## What this task involves
In the data, find the word "alone" and copy out every line that has it.

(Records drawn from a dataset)

:::

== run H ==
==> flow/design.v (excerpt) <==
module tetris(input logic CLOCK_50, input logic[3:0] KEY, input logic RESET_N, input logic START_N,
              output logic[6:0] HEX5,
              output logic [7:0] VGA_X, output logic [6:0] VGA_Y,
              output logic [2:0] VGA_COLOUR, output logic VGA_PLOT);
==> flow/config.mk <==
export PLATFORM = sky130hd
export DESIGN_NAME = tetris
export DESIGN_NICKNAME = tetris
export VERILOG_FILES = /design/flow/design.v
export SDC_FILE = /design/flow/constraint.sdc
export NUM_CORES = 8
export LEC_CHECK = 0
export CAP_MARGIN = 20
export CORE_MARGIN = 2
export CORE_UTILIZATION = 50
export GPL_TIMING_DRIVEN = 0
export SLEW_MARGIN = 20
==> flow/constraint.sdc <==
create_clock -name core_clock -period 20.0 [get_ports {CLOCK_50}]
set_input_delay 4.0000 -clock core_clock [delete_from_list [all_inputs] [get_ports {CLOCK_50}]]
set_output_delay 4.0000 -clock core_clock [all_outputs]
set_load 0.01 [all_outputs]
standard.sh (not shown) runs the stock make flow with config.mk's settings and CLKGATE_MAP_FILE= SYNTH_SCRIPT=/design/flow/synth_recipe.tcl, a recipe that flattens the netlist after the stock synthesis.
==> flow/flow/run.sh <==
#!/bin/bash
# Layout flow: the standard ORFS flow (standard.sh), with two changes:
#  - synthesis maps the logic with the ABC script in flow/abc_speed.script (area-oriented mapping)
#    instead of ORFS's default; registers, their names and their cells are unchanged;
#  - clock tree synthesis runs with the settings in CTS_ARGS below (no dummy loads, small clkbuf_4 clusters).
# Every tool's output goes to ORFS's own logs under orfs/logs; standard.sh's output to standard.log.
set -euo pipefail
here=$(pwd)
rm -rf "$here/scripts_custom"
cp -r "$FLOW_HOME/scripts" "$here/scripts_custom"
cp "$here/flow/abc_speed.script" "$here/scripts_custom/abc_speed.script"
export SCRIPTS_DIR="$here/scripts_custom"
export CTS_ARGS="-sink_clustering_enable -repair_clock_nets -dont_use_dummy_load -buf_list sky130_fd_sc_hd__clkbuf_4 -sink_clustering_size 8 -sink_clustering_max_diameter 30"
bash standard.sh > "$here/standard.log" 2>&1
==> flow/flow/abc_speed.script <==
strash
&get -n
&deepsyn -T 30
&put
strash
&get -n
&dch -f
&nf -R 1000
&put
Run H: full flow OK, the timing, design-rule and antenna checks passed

:::

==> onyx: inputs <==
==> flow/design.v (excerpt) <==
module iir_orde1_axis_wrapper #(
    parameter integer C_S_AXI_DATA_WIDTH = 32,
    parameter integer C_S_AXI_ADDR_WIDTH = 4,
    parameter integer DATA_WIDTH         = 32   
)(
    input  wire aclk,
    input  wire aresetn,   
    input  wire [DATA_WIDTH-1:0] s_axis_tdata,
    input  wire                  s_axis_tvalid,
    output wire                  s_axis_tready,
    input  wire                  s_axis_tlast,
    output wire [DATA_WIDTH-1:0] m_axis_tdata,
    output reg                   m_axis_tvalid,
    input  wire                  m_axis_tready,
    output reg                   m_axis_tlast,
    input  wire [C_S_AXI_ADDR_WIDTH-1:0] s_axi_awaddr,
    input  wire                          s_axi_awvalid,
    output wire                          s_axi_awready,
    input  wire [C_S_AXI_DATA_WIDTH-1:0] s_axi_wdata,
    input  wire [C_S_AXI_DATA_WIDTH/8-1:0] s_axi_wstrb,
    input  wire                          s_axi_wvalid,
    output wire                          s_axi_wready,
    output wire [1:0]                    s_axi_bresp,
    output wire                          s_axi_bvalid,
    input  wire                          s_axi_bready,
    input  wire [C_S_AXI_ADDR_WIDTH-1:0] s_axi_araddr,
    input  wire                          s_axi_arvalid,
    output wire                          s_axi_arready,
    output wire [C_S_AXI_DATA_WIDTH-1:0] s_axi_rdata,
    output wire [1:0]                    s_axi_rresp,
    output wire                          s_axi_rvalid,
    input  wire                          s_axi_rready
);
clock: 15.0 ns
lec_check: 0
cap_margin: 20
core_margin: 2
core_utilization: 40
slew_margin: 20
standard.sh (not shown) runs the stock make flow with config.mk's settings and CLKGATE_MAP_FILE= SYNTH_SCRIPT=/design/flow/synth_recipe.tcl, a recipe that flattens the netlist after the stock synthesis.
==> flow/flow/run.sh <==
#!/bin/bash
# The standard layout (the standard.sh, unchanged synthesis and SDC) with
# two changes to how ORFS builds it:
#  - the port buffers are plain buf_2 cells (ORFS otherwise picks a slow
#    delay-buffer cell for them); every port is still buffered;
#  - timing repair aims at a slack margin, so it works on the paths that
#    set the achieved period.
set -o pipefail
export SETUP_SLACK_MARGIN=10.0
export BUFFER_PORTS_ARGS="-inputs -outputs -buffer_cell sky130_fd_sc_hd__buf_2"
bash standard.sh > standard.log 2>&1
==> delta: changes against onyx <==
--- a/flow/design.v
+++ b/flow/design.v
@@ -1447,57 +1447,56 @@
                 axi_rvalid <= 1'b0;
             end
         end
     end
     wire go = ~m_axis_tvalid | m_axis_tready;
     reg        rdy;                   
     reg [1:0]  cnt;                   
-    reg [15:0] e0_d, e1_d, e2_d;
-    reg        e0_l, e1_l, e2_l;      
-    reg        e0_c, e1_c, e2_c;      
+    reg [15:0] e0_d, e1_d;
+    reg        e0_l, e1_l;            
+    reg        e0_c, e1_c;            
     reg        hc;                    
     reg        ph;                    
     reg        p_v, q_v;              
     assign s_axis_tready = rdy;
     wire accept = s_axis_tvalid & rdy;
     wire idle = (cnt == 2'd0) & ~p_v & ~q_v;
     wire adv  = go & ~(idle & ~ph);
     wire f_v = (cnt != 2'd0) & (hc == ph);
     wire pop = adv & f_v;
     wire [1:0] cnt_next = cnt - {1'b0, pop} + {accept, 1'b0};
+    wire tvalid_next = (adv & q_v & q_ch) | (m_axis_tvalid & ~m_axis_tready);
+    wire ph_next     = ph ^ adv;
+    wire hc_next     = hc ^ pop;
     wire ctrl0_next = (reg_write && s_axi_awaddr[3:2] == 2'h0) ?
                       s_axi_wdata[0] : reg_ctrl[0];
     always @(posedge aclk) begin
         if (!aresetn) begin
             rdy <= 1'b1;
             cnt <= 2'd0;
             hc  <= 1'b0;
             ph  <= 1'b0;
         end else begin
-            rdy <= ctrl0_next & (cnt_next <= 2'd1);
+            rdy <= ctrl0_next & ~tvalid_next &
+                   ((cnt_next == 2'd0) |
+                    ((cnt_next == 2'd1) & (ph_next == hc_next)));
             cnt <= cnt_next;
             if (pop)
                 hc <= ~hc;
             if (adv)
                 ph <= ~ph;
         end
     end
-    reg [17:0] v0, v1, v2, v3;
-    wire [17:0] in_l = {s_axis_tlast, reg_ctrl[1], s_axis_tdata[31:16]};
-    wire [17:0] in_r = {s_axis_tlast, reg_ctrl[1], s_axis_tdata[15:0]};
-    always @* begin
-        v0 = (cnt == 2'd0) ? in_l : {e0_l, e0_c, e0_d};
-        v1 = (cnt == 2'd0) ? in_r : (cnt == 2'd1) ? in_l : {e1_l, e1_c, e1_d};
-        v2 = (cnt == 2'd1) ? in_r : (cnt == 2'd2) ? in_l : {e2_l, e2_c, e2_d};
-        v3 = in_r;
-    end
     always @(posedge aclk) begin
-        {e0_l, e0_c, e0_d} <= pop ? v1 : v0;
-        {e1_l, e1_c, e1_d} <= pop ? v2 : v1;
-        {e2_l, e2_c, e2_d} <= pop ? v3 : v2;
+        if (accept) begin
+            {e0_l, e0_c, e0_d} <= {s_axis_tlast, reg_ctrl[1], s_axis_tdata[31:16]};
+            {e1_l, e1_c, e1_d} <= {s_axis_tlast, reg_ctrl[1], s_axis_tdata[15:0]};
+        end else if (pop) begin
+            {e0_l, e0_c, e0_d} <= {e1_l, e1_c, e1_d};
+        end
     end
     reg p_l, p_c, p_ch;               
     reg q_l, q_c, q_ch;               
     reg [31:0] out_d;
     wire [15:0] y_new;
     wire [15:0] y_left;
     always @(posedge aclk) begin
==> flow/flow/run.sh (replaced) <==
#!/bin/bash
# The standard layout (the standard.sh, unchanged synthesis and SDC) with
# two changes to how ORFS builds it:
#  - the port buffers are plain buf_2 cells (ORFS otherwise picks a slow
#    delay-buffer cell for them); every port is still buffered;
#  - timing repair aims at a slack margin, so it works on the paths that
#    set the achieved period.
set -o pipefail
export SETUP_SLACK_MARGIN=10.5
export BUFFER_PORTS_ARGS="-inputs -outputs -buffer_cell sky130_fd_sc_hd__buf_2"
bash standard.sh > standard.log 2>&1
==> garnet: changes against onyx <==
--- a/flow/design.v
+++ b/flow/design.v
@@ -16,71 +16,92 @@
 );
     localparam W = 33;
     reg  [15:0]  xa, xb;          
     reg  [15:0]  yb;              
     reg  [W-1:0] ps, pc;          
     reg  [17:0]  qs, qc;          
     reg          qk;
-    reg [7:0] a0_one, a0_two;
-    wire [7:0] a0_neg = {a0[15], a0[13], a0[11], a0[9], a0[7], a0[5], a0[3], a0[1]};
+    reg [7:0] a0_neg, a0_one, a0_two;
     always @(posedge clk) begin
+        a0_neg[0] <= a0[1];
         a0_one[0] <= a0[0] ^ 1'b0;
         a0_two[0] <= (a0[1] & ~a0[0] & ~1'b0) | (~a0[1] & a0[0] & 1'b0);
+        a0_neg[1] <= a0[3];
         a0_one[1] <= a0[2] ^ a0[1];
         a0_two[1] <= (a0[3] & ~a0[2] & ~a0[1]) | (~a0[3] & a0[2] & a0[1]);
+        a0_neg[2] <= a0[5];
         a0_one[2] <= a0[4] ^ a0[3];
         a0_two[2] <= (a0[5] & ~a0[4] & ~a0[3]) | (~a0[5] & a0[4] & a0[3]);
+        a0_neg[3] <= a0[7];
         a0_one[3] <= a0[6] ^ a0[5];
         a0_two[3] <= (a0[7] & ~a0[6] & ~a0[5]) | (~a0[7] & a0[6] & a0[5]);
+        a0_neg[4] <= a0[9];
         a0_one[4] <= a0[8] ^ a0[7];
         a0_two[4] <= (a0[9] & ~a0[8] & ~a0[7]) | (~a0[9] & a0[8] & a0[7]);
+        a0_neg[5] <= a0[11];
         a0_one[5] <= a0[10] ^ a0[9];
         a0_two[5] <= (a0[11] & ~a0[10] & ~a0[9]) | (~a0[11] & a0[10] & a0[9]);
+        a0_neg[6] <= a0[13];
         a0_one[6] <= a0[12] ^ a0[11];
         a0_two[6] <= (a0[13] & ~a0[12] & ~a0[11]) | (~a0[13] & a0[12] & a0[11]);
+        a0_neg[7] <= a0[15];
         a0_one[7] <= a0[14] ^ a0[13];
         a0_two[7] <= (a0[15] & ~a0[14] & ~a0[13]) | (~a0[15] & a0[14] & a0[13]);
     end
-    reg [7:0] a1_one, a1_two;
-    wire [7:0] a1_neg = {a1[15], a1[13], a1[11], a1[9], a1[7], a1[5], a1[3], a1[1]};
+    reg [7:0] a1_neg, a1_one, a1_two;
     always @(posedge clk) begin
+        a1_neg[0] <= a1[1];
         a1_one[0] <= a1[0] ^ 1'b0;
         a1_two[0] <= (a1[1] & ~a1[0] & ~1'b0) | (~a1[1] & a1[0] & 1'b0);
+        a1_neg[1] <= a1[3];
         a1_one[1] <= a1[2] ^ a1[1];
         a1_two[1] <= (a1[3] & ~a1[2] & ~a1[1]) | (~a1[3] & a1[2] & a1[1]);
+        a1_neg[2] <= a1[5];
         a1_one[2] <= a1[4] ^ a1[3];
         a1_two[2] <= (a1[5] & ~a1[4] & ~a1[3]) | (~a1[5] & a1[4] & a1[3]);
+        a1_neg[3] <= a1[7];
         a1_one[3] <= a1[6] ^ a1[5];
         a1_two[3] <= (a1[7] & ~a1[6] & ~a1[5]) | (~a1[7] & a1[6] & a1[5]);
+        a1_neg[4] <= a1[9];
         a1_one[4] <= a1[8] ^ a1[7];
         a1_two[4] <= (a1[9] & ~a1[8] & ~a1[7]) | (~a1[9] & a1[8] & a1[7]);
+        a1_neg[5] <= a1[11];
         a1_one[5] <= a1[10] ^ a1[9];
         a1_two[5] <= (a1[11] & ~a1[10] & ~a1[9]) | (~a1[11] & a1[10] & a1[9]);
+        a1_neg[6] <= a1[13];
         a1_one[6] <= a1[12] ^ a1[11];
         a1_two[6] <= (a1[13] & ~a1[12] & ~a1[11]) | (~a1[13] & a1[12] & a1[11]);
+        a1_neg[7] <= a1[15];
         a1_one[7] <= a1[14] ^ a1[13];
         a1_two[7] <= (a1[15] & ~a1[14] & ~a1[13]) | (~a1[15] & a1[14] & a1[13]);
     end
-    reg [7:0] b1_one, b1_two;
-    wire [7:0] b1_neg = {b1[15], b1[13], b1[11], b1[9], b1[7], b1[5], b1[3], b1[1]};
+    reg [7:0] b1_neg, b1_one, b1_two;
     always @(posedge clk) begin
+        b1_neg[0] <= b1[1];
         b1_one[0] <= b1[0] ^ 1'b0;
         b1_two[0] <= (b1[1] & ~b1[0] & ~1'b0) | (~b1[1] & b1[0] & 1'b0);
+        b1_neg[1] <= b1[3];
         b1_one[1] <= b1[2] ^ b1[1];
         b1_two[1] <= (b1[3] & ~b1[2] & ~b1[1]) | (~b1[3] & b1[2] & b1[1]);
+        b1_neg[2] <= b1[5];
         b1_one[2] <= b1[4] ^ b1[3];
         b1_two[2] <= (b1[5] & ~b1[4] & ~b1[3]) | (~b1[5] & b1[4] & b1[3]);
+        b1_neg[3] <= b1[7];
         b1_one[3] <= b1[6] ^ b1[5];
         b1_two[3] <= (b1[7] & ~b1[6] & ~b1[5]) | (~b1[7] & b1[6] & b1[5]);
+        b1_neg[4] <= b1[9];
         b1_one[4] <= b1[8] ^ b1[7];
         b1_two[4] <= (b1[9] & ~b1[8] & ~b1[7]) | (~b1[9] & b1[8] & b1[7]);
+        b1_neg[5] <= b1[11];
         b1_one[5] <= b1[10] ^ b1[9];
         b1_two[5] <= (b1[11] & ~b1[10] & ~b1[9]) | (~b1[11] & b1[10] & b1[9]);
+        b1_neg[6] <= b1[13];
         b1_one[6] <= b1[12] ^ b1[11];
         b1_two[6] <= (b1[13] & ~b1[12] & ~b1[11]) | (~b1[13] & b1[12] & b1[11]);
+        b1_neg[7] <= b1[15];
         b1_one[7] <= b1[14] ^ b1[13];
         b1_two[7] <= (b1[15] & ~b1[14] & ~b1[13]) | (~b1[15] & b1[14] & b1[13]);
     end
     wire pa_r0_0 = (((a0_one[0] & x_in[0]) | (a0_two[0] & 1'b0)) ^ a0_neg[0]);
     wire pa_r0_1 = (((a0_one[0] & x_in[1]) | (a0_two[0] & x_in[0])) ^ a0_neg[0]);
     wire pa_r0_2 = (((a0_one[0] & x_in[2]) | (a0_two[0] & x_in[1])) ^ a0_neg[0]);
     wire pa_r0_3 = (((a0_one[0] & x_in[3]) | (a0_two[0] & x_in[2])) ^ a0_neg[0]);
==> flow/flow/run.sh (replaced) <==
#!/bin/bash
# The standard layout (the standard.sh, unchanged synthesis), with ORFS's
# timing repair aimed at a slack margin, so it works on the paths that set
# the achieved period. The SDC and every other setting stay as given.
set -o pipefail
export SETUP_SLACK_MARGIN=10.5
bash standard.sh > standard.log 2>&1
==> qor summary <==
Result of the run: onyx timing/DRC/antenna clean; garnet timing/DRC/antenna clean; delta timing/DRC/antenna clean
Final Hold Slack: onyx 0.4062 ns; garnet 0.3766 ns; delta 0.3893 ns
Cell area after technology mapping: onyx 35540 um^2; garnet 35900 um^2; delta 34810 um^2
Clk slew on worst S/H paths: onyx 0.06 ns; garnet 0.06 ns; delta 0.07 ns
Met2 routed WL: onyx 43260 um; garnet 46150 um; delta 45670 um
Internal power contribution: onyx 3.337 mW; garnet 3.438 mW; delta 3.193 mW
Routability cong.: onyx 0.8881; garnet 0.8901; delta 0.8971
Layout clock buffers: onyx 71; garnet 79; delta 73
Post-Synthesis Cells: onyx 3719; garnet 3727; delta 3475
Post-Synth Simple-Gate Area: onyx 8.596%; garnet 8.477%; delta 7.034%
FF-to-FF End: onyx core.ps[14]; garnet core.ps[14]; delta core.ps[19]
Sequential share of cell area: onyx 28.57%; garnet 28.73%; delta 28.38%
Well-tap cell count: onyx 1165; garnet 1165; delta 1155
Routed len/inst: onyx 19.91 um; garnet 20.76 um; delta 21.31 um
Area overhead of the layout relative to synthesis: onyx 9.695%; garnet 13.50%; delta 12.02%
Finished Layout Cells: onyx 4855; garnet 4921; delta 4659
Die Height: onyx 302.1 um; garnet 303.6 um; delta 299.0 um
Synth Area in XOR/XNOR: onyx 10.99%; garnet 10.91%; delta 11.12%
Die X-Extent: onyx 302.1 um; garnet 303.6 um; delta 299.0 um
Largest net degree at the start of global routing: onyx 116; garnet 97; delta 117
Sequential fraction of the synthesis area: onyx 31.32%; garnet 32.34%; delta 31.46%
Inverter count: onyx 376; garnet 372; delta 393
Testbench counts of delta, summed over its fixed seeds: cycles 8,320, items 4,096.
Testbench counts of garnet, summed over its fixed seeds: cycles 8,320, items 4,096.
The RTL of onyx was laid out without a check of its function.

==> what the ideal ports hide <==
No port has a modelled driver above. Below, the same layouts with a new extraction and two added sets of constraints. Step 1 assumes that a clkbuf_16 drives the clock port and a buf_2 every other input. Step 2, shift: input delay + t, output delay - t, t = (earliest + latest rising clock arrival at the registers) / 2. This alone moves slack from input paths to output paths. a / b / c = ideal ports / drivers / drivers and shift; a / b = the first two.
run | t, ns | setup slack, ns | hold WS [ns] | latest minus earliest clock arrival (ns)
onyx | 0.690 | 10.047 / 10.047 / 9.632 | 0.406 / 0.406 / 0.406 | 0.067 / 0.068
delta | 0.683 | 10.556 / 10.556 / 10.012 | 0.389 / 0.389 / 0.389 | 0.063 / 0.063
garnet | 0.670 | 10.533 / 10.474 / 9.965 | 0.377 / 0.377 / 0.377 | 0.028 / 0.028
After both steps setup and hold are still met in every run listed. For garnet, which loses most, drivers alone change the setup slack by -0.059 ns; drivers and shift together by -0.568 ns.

:::

## Output below
No port has a modelled driver above. Below, the same layouts with a new extraction and two added sets of constraints. Step 1 assumes that a clkbuf_16 drives the clock port and a buf_2 every other input. Step 2, shift: input delay + t, output delay - t, t = (earliest + latest rising clock arrival at the registers) / 2. This alone moves slack from input paths to output paths. a / b / c = ideal ports / drivers / drivers and shift; a / b = the first two.
After both steps setup and hold are still met in every run listed. For garnet, which loses most, drivers alone change the setup slack by -0.059 ns; drivers and shift together by -0.568 ns.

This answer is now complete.